HOW TO COMPLETE THIS TASK: All records are to be restated exactly, each line as it reads.
[[ INFORMATION, beginning ]]
[src/core/gcc_cfg.svh]
/*
 Register offsets, field positions, reset values and limits of the global
 clock control block. Assumes inclusion by the package and the top module only.
*/
`ifndef GCC_CFG_SVH
`define GCC_CFG_SVH

`define GCC_OFS_CTRL 12'h000
`define GCC_OFS_STATIC 12'h004
`define GCC_OFS_STATUS 12'h008

`define GCC_CTRL_EN 0
`define GCC_CTRL_SEL_LO 1
`define GCC_CTRL_SEL_HI 2
`define GCC_CTRL_SWITCH 3
`define GCC_CTRL_RST 4'h0

`define GCC_ST_KIND_LO 0
`define GCC_ST_KIND_HI 1
`define GCC_ST_DP_PICK 2
`define GCC_ST_ROUTE0_LO 3
`define GCC_ST_ROUTE0_HI 6
`define GCC_ST_ROUTE1_LO 7
`define GCC_ST_ROUTE1_HI 10
`define GCC_ST_REF 11
`define GCC_ST_MANUAL 12
`define GCC_STATIC_RST 13'h0080

`define GCC_CNT_PER_PLL 5
`define GCC_MAX_NETS_GX 30
`define GCC_MAX_NETS_E 20
`define GCC_SMALL_LAST_NET 9
`define GCC_DP_GROUP_NET_A 8
`define GCC_DP_GROUP_NET_B 9

`define GCC_RESP_OKAY 2'h0
`define GCC_RESP_SLVERR 2'h2

`endif

[src/core/gcc_pkg.sv]
/*
 Types of the global clock control block: source kinds, dynamic select codes
 and the packed control, configuration and source words.
 Assumes gcc_cfg.svh is on the include path.
*/
package gcc_pkg;
`include "gcc_cfg.svh"

   typedef enum logic [1:0] {
      GCC_KIND_DYN = 2'b00,
      GCC_KIND_DP = 2'b01,
      GCC_KIND_FAB = 2'b10,
      GCC_KIND_RSV = 2'b11
   } gcc_kind_t;

   typedef enum logic [1:0] {
      GCC_SEL_PIN0 = 2'b00,
      GCC_SEL_PIN1 = 2'b01,
      GCC_SEL_PLL0 = 2'b10,
      GCC_SEL_PLL1 = 2'b11
   } gcc_sel_t;

   typedef struct packed {
      logic clk_switch;
      gcc_sel_t sel;
      logic enable;
   } gcc_ctrl_t;

   typedef struct packed {
      logic manual_switch;
      logic ref_static;
      logic [3:0] route1;
      logic [3:0] route0;
      logic dp_pick;
      gcc_kind_t kind;
   } gcc_static_t;

   typedef struct packed {
      logic fabric;
      logic [1:0] corner;
      logic [4:0] pll_b;
      logic [4:0] pll_a;
      logic [1:0] clk_pin;
      logic user_mode;
   } gcc_src_t;

endpackage : gcc_pkg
[[ INFORMATION, end ]]
EXERCISE OUTPUT:
[src/core/gcc_cfg.svh]
/*
 Register offsets, field positions, reset values and limits of the global
 clock control block. Assumes inclusion by the package and the top module only.
*/
`ifndef GCC_CFG_SVH
`define GCC_CFG_SVH

`define GCC_OFS_CTRL 12'h000
`define GCC_OFS_STATIC 12'h004
`define GCC_OFS_STATUS 12'h008

`define GCC_CTRL_EN 0
`define GCC_CTRL_SEL_LO 1
`define GCC_CTRL_SEL_HI 2
`define GCC_CTRL_SWITCH 3
`define GCC_CTRL_RST 4'h0

`define GCC_ST_KIND_LO 0
`define GCC_ST_KIND_HI 1
`define GCC_ST_DP_PICK 2
`define GCC_ST_ROUTE0_LO 3
`define GCC_ST_ROUTE0_HI 6
`define GCC_ST_ROUTE1_LO 7
`define GCC_ST_ROUTE1_HI 10
`define GCC_ST_REF 11
`define GCC_ST_MANUAL 12
`define GCC_STATIC_RST 13'h0080

`define GCC_CNT_PER_PLL 5
`define GCC_MAX_NETS_GX 30
`define GCC_MAX_NETS_E 20
`define GCC_SMALL_LAST_NET 9
`define GCC_DP_GROUP_NET_A 8
`define GCC_DP_GROUP_NET_B 9

`define GCC_RESP_OKAY 2'h0
`define GCC_RESP_SLVERR 2'h2

`endif

[src/core/gcc_pkg.sv]
/*
 Types of the global clock control block: source kinds, dynamic select codes
 and the packed control, configuration and source words.
 Assumes gcc_cfg.svh is on the include path.
*/
package gcc_pkg;
`include "gcc_cfg.svh"

   typedef enum logic [1:0] {
      GCC_KIND_DYN = 2'b00,
      GCC_KIND_DP = 2'b01,
      GCC_KIND_FAB = 2'b10,
      GCC_KIND_RSV = 2'b11
   } gcc_kind_t;

   typedef enum logic [1:0] {
      GCC_SEL_PIN0 = 2'b00,
      GCC_SEL_PIN1 = 2'b01,
      GCC_SEL_PLL0 = 2'b10,
      GCC_SEL_PLL1 = 2'b11
   } gcc_sel_t;

   typedef struct packed {
      logic clk_switch;
      gcc_sel_t sel;
      logic enable;
   } gcc_ctrl_t;

   typedef struct packed {
      logic manual_switch;
      logic ref_static;
      logic [3:0] route1;
      logic [3:0] route0;
      logic dp_pick;
      gcc_kind_t kind;
   } gcc_static_t;

   typedef struct packed {
      logic fabric;
      logic [1:0] corner;
      logic [4:0] pll_b;
      logic [4:0] pll_a;
      logic [1:0] clk_pin;
      logic user_mode;
   } gcc_src_t;

endpackage : gcc_pkg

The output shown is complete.